Abstract

In this paper, we consider the benefits of applying support vector machines (SVMs), radial basis function (RBF) networks, and self-organizing maps (SOMs) for breast cancer detection. The Wisconsin diagnosis breast cancer (WDBC) dataset is used in the classification experiments; the dataset was generated from fine needle aspiration (FNA) samples through image processing. The 1-norm C-SVM ( L 1 -SVM), 2-norm C-SVM ( L 2 -SVM), and υ -SVM classifiers are applied, for which the grid search based on span error estimate (GSSEE), gradient descent based on validation error estimate (GDVEE), and gradient descent based on span error estimate (GDSEE) are developed to improve the detection accuracy. The gradient descent (GD) tuning method based on the span error estimate (SEE) is employed for the L 2 -SVM classifier because of its reachable smooth nonlinearity. Such a GDSEE tuning system also has the advantage of saving available samples for the training procedure.
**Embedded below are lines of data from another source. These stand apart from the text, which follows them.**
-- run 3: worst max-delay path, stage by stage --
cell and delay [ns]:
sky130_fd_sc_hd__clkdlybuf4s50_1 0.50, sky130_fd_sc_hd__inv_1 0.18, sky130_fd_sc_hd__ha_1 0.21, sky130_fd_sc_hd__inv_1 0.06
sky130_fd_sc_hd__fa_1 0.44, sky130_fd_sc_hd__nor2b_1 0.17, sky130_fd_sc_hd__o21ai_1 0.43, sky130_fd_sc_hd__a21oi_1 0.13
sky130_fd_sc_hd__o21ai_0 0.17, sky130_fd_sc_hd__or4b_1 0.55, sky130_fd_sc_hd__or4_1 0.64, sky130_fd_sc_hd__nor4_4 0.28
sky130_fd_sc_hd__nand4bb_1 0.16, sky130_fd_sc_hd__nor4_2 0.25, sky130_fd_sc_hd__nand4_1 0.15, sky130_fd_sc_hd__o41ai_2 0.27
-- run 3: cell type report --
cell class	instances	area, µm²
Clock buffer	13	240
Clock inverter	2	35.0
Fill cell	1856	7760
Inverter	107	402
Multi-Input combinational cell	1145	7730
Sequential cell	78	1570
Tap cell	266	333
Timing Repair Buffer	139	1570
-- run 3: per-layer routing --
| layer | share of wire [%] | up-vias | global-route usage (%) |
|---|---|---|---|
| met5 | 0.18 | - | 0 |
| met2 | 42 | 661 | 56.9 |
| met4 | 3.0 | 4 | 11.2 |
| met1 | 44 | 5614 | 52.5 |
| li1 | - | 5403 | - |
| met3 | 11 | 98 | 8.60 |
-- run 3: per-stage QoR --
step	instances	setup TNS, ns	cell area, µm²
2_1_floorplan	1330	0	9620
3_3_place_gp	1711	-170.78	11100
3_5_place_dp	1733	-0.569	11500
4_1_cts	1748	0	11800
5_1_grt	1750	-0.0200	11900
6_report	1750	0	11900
<file path="src/rtl/seg_scan_pkg.sv">
// seg_scan_pkg: constants shared by the seg_scan display driver and its decoder.
// Holds the active-low hex font ({g,f,e,d,c,b,a}, 0 = segment lit) and the
// all-dark anode/cathode patterns used whenever a digit must stay unlit.
package seg_scan_pkg;

  localparam logic [7:0] AN_OFF  = 8'hFF;
  localparam logic [6:0] SEG_OFF = 7'h7F;

  // Index = nibble value; glyphs 0-9, A, b, C, d, E, F.
  localparam logic [6:0] SEG_FONT [16] = '{
    7'h40, 7'h79, 7'h24, 7'h30, 7'h19, 7'h12, 7'h02, 7'h78,
    7'h00, 7'h10, 7'h08, 7'h03, 7'h46, 7'h21, 7'h06, 7'h0E
  };

endpackage

</file>
<file path="src/rtl/hex7seg.sv">
// hex7seg: combinational nibble to active-low seven-segment decoder.
// Ports: i_nib  - 4-bit hex value to show
//        o_seg  - active-low cathodes {g,f,e,d,c,b,a}
module hex7seg
  import seg_scan_pkg::*;
(
  input  logic [3:0] i_nib,
  output logic [6:0] o_seg
);

  assign o_seg = SEG_FONT[i_nib];

endmodule

</file>
<file path="src/rtl/seg_scan.sv">
// seg_scan: time-multiplexed driver for an 8-digit common-anode hex display.
// Ports: clk_board/rst (async, active-high) clock and reset; data/dp/digit_en
//        per-digit value, decimal point and enable; blank forces all digits dark;
//        an/seg/dp_n are registered active-low anode, cathode and dp drives.
module seg_scan
  import seg_scan_pkg::*;
#(
  parameter int SCAN_DIV = 50000
) (
  input  logic        clk_board,
  input  logic        rst,
  input  logic [31:0] data,
  input  logic [7:0]  dp,
  input  logic [7:0]  digit_en,
  input  logic        blank,
  output logic [7:0]  an,
  output logic [6:0]  seg,
  output logic        dp_n
);

  localparam int PW = (SCAN_DIV > 1) ? $clog2(SCAN_DIV) : 1;
  localparam logic [PW-1:0] PRESC_MAX = PW'(SCAN_DIV - 1);

  logic [PW-1:0] r_presc;
  logic [2:0]    r_idx;
  logic [31:0]   r_snap_data;
  logic [7:0]    r_snap_dp;
  logic [7:0]    r_snap_en;
  // High only for the first edge after reset, when the snapshot is loaded.
  logic          r_first;

  logic          w_tick;
  logic          w_frame_end;
  logic [31:0]   w_data_eff;
  logic [7:0]    w_dp_eff;
  logic [7:0]    w_en_eff;
  logic [3:0]    w_nib;
  logic [6:0]    w_seg;
  logic          w_lit;

  assign w_tick      = (r_presc == PRESC_MAX);
  assign w_frame_end = w_tick && (r_idx == 3'd7);

  // On the first edge after reset the snapshot register still holds zero, so
  // the output path looks straight at the inputs being captured. That gives
  // digit 0 of the first frame its full dwell instead of one dark cycle.
  assign w_data_eff = r_first ? data     : r_snap_data;
  assign w_dp_eff   = r_first ? dp       : r_snap_dp;
  assign w_en_eff   = r_first ? digit_en : r_snap_en;

  assign w_nib = w_data_eff[{r_idx, 2'b00} +: 4];
  assign w_lit = w_en_eff[r_idx] & ~blank;

  hex7seg u_hex7seg (
    .i_nib (w_nib),
    .o_seg (w_seg)
  );

  always_ff @(posedge clk_board or posedge rst) begin
    if (rst) begin
      r_presc     <= '0;
      r_idx       <= 3'd0;
      r_snap_data <= 32'h0;
      r_snap_dp   <= 8'h0;
      r_snap_en   <= 8'h0;
      r_first     <= 1'b1;
      an          <= AN_OFF;
      seg         <= SEG_OFF;
      dp_n        <= 1'b1;
    end else begin
      r_first <= 1'b0;

      if (w_tick) begin
        r_presc <= '0;
        r_idx   <= r_idx + 3'd1;
      end else begin
        r_presc <= r_presc + PW'(1);
      end

      // The snapshot only moves at frame boundaries so one frame never mixes
      // two input values.
      if (r_first || w_frame_end) begin
        r_snap_data <= data;
        r_snap_dp   <= dp;
        r_snap_en   <= digit_en;
      end

      if (w_lit) begin
        an   <= ~(8'h01 << r_idx);
        seg  <= w_seg;
        dp_n <= ~w_dp_eff[r_idx];
      end else begin
        an   <= AN_OFF;
        seg  <= SEG_OFF;
        dp_n <= 1'b1;
      end
    end
  end

endmodule

</file>
File: src/rtl/simon_button_reader_if.sv
// ============================================================================
//  Module      : simon_button_reader_if
//  Description : Bundle of signals between the Simon button reader and the
//                game controller: raw buttons and mode flags in, the one-entry
//                press buffer (valid/ready/code) plus LED echo and overflow out.
//  Ports       : btn[3:0], simonTurn, gameOver, press_ready  -> reader
//                press_valid, press_code[1:0], btn_level[3:0],
//                overflow                                    <- reader
//  Modports    : master = button reader, slave = game controller side
//  Revision    : 1.0 - initial release
// ============================================================================
`default_nettype none

interface simon_button_reader_if;
    logic [3:0] btn;
    logic       simonTurn;
    logic       gameOver;
    logic       press_ready;
    logic       press_valid;
    logic [1:0] press_code;
    logic [3:0] btn_level;
    logic       overflow;

    modport master (
        input  btn, simonTurn, gameOver, press_ready,
        output press_valid, press_code, btn_level, overflow
    );

    modport slave (
        output btn, simonTurn, gameOver, press_ready,
        input  press_valid, press_code, btn_level, overflow
    );
endinterface

`default_nettype wire

File: src/rtl/simon_button_reader.sv
// ============================================================================
//  Module      : simon_button_reader
//  Description : Player-input front end for Simon. Two-flop synchronises the
//                four colour buttons, debounces the whole vector with one
//                shared counter, turns a clean single press from all-released
//                into a colour code and holds it in a one-entry valid/ready
//                buffer for the game controller.
//  Ports       : clk  - system clock, rising edge
//                rst  - asynchronous active-high reset
//                bus  - simon_button_reader_if.master (btn, simonTurn,
//                       gameOver, press_ready in; press_valid, press_code,
//                       btn_level, overflow out)
//  Revision    : 1.0 - initial release
// ============================================================================
`default_nettype none

module simon_button_reader #(
    parameter int DEBOUNCE_CYCLES = 50_000
) (
    input  wire logic             clk,
    input  wire logic             rst,
    simon_button_reader_if.master bus
);

    localparam int               CNT_W    = $clog2(DEBOUNCE_CYCLES + 1);
    // The counter value on the edge whose increment would reach the target.
    localparam logic [CNT_W-1:0] CNT_LAST = CNT_W'(DEBOUNCE_CYCLES - 1);

    logic [3:0]       r_sync1;
    logic [3:0]       r_sync2;
    logic [3:0]       r_stable;
    logic [CNT_W-1:0] r_cnt;
    logic             r_valid;
    logic [1:0]       r_code;
    logic             r_overflow;

    logic             w_settle;
    logic             w_press;
    logic [1:0]       w_code;

    // The vector has differed from the stable value long enough to be taken.
    assign w_settle = (r_sync2 != r_stable) && (r_cnt == CNT_LAST);

    // Only a transition from all-released to exactly one button counts, and
    // only while it is the player's turn.
    assign w_press  = w_settle && (r_stable == 4'd0) && $onehot(r_sync2)
                      && !bus.simonTurn && !bus.gameOver;

    always_comb begin
        w_code = 2'd0;
        case (r_sync2)
            4'b0010: w_code = 2'd1;
            4'b0100: w_code = 2'd2;
            4'b1000: w_code = 2'd3;
            default: w_code = 2'd0;
        endcase
    end

    // Synchroniser and shared debounce counter.
    always_ff @(posedge clk or posedge rst) begin
        if (rst) begin
            r_sync1  <= 4'd0;
            r_sync2  <= 4'd0;
            r_stable <= 4'd0;
            r_cnt    <= '0;
        end else begin
            r_sync1 <= bus.btn;
            r_sync2 <= r_sync1;
            if (r_sync2 == r_stable) begin
                r_cnt <= '0;
            end else if (w_settle) begin
                r_stable <= r_sync2;
                r_cnt    <= '0;
            end else begin
                r_cnt <= r_cnt + 1'b1;
            end
        end
    end

    // One-entry press buffer. A flush from gameOver wins over everything; a
    // press may load into a slot that is being drained on the same edge.
    always_ff @(posedge clk or posedge rst) begin
        if (rst) begin
            r_valid    <= 1'b0;
            r_code     <= 2'd0;
            r_overflow <= 1'b0;
        end else begin
            r_overflow <= 1'b0;
            if (bus.gameOver) begin
                r_valid <= 1'b0;
            end else if (w_press) begin
                if (r_valid && !bus.press_ready) begin
                    r_overflow <= 1'b1;
                end else begin
                    r_valid <= 1'b1;
                    r_code  <= w_code;
                end
            end else if (bus.press_ready) begin
                r_valid <= 1'b0;
            end
        end
    end

    assign bus.press_valid = r_valid;
    assign bus.press_code  = r_code;
    assign bus.btn_level   = r_stable;
    assign bus.overflow    = r_overflow;

endmodule

`default_nettype wire

File: src/flat_wrapper.sv
// flat-port wrapper written by rule: the top's interface ports become plain ports
module simon_button_reader_flat 
#(
    parameter int DEBOUNCE_CYCLES = 50_000
)
  (clk, rst, bus_btn, bus_simonTurn, bus_gameOver, bus_press_ready, bus_press_valid, bus_press_code, bus_btn_level, bus_overflow);
  simon_button_reader_if bus_i ();
  input  wire logic clk;
  input  wire logic rst;
  input wire logic [$bits(bus_i.btn)-1:0] bus_btn;
  input wire logic [$bits(bus_i.simonTurn)-1:0] bus_simonTurn;
  input wire logic [$bits(bus_i.gameOver)-1:0] bus_gameOver;
  input wire logic [$bits(bus_i.press_ready)-1:0] bus_press_ready;
  output wire logic [$bits(bus_i.press_valid)-1:0] bus_press_valid;
  output wire logic [$bits(bus_i.press_code)-1:0] bus_press_code;
  output wire logic [$bits(bus_i.btn_level)-1:0] bus_btn_level;
  output wire logic [$bits(bus_i.overflow)-1:0] bus_overflow;
  assign bus_i.btn = bus_btn;
  assign bus_i.simonTurn = bus_simonTurn;
  assign bus_i.gameOver = bus_gameOver;
  assign bus_i.press_ready = bus_press_ready;
  assign bus_press_valid = bus_i.press_valid;
  assign bus_press_code = bus_i.press_code;
  assign bus_btn_level = bus_i.btn_level;
  assign bus_overflow = bus_i.overflow;
  simon_button_reader #(.DEBOUNCE_CYCLES(DEBOUNCE_CYCLES)) u_core (.clk(clk), .rst(rst), .bus(bus_i));
endmodule
File: config.mk
export PLATFORM = sky130hd
export DESIGN_NAME = simon_button_reader_flat
export DESIGN_NICKNAME = d
export VERILOG_FILES = /design/src/rtl/simon_button_reader_if.sv /design/src/rtl/simon_button_reader.sv /design/src/flat_wrapper.sv
export SDC_FILE = /design/constraint.sdc
export NUM_CORES = 1
export LEC_CHECK = 0
export CORE_ASPECT_RATIO = 1.25
export CORE_MARGIN = 2
export CORE_UTILIZATION = 40
export DETAILED_ROUTE_END_ITERATION = 16
export PLACE_DENSITY = 0.61
export SYNTH_ARGS = -nofsm -noshare
export SYNTH_HDL_FRONTEND = slang
export SYNTH_SLANG_ARGS = --single-unit
File: constraint.sdc
create_clock -name clk -period 3.6 [get_ports clk]
set_clock_uncertainty 0.15 [all_clocks]
set_input_delay 0.72 -clock clk [delete_from_list [all_inputs] [get_ports clk]]
set_output_delay 0.72 -clock clk [all_outputs]
set_load 0.05 [all_outputs]
==> impl_results.md <==
* Placement Cell Area at 0.00177 mm²
* Routed len/inst at 14.0 µm
* CTS Buffer Depth at 2
* Initial antenna violation count at 0
* Fin Hold WS at 0.200 ns
* Flops & latches, synth at 32
* Main synth FF type: dfrtp_1
* RSZ-0062 raised after global routing: no
* Critical path required time at 3.62 ns
* Status: completed
* TNS Setup at 0 ns
* Clock transition at path regs at 0.06 ns
* CP Capture Type: flip-flop
* Residual DRC count at 0
* Commonest non-fill, non-tap cells in the layout: dfrtp_1 (32), clkdlybuf4s50_1 (16), nor2_1 (15), xnor2_1 (10), ha_1 (9)
* Share of cells above drive strength 1 at 0.133
* Worst Max-Slew Pin Slew at 0.610 ns
* Antenna Cells at 0
* Die area at 0.00443 mm²
* Vias in the first global route at 1073
* Post-CTS Repair Setup Buffers at 0
* Vias per inst at 5.40
* Post-CTS sizing at 0
* Root Buffer: clkbuf_8
* Clk sinks at 32
* HPWL after DPL at 2040 µm
* 1st-pass router iterations at 4
* Max Fclk at 0.346 GHz
* CP max stage cell: or4_4
* CP cell instances: inv_1 > ha_1 > ha_1 > fa_1 > or4_4 > nor3_4 > nand4_2 > mux2_4
* Count of cell types in the netlist at 36
* Largest fanout on the critical path at 5
* Register area at 801 µm²
* Routability cong. at 0.792
* VDD IR max at 0.000250 V
* Pwr Density at 447 mW/mm²
* Leak at 0.840 nW
* Vias at 1070
* Post-Syn Area per Cell at 11.5 µm²
* GRT met1 Usage at 0.181
* Final Setup Violations at 0
* Final min period at 2.89 ns
* Hold WC Path Type: flip-flop to flip-flop
* FP Rows at 25
* I/O pin total at 17
* CTS Hold Buffers Added at 0
* CTS tree: yes
* Yosys warnings at 0
* Most common cell after layout, fill and taps aside: dfrtp_1
* Final nets at 176
* Met2 GRT Util at 0.220
* Slew Limit Fails at 0
* Mapped Cells at 136
* Fill count at 348
* Busiest layer in global routing: met2
* CTS Buf Count at 5
* Die outline width at 59.9 µm
* Critical path's most frequent cell: ha_1
* CP Data Arrival Time at 2.92 ns
* CTS H-tree lvls at 2
* Final instance area at 0.00186 mm²
* Startpoint Class: flip-flop
* Grt total ovfl at 0
* Crit-path max cell delay at 0.54 ns
* Post-route clock period utilization at 0.804
* Syn-to-layout area delta at 19.2%
* Async S/R FF share, synth at 1.00
* Final Hold Vio Count at 0
* Initial Util at 0.416
* WL final at 2770 µm
* Met3 Use GR at 0.0687
* GRT Util Overall at 0.151
* Post-synth EDFFs at 0
* Largest net degree at the start of global routing at 18
* Die height at 73.9 µm
* Clk Latency, worst-skew pair at 0.29 ns
* Port Buffers at 16
* Max cap viols at 0
* Kind of critical path: flip-flop to flip-flop
* Slew HR at 0.593
* Multi-input logic area at 724 µm²
* Core Region at 0.00375 mm²
* Post-DRT Antenna Nets at 0
* Seq/Total Area, Yosys at 0.512
* Global-route wire length before repair at 4820 µm
* Net Count, Synth at 155
* Post-synthesis cell area at 0.00156 mm²
* 1st-iter DRT viols at 16
-- cell usage after synthesis, drive strengths merged (2+ instances only) --
library cell / n / area (µm²)
mux2: 5 / 60.1
nand3: 5 / 25.0
nand4: 9 / 62.6
nor3: 4 / 31.3
inv: 6 / 22.5
and4: 2 / 17.5
nand2: 6 / 22.5
or4: 2 / 18.8
dfrtp: 32 / 801
nor2: 15 / 56.3
and3: 4 / 26.3
o21ai: 2 / 10.0
a21oi: 2 / 10.0
xnor2: 10 / 87.6
buf: 3 / 15.0
ha: 9 / 113
xor2: 6 / 52.6
-- per-layer routing --
layer / up-vias / share of wire
met5: - / 0
met2: 29 / 0.48
met4: 0 / 0.025
li1: 519 / -
met1: 514 / 0.44
met3: 8 / 0.050
-- where the power goes --
group / switching (W) / leakage [nW] / internal (W)
combinational: 0.0000499 / 0.383 / 0.0000539
clock: 0.000133 / 0.0434 / 0.000154
sequential: 0.0000468 / 0.414 / 0.000394
total: 0.000230 / 0.840 / 0.000602
-- registers in the layout, summed over array words and instances, names as in the netlist --
register and flops:
u_core.r_sync2 4, u_core.bus.press_code 2, u_core.bus.btn_level 4, u_core.r_cnt 16, u_core.bus.press_valid 1, u_core.r_sync1 4
u_core.bus.overflow 1
-- cell type report --
cell class | instances | area share
clock buffers | 6 | 0.0443
well taps | 40 | 0.0269
clock inverters | 2 | 0.00806
repair buffers | 17 | 0.0900
multi-input cells | 95 | 0.389
inverters | 6 | 0.0121
flip-flops and latches | 32 | 0.430
-- through the flow --
step	utilization	power (W)	setup WS, ns	instances
3_3_place_gp	0.470	0.000547	0.811	190
4_1_cts	0.496	0.000843	0.704	198
5_1_grt	0.496	0.000883	0.545	198
2_1_floorplan	-	0.000520	0.846	136
3_5_place_dp	0.470	0.000551	0.719	190
6_report	0.496	0.000832	0.706	198
-- path summary, 6_finish.rpt --
path                                   start                        to  slack (ns)  cells past startpoint
min in group asynchronous                rst         u_core.r_sync1[0]        0.65                      2
max in group asynchronous                rst           u_core.r_cnt[5]        2.00                      3
setup / recovery           u_core.r_sync2[2]  u_core.bus.press_code[0]        0.71                      8
hold / removal             u_core.r_sync1[0]         u_core.r_sync2[0]        0.20                      0
setup reg to reg           u_core.r_sync2[2]  u_core.bus.press_code[0]        0.71                      8
hold reg to reg            u_core.r_sync1[0]         u_core.r_sync2[0]        0.20                      0
-- cells by family (layout without fill, tap and decap cells) --
| logic type | Yosys count | after routing | share of synthesized area |
|---|---|---|---|
| flip-flops | 32 | 32 | 0.512 |
| multiplexers | 6 | 6 | 0.0448 |
| AO/OA/AOI/OAI | 7 | 7 | 0.0272 |
| adder cells (fa/ha/maj) | 10 | 10 | 0.0849 |
| XOR/XNOR | 16 | 16 | 0.0897 |
| buffers and inverters | 9 | 31 | 0.0240 |
| AND/OR/NAND/NOR | 56 | 56 | 0.217 |
-- critical path, delay by kind of cell (launching register included) --
family / cells / cell delay, ns
buffers and inverters: 1 / 0.09
adders and majority gates: 3 / 0.94
and+or+nand+nor: 3 / 0.85
muxes: 1 / 0.32
DFF: 1 / 0.43
(Power assumes the default switching activity.)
The SOM–RBF classifier is developed to improve the performance of only the SOM learning procedure based on distance comparison, in which the RBF network is employed to process the clustering result obtained by the SOM. Experimental results demonstrate that SVM classifiers with the proposed automatic parameter tuning systems and the SOM–RBF classifier can be efficient tools for breast cancer detection, with the detection accuracy up to 98 % .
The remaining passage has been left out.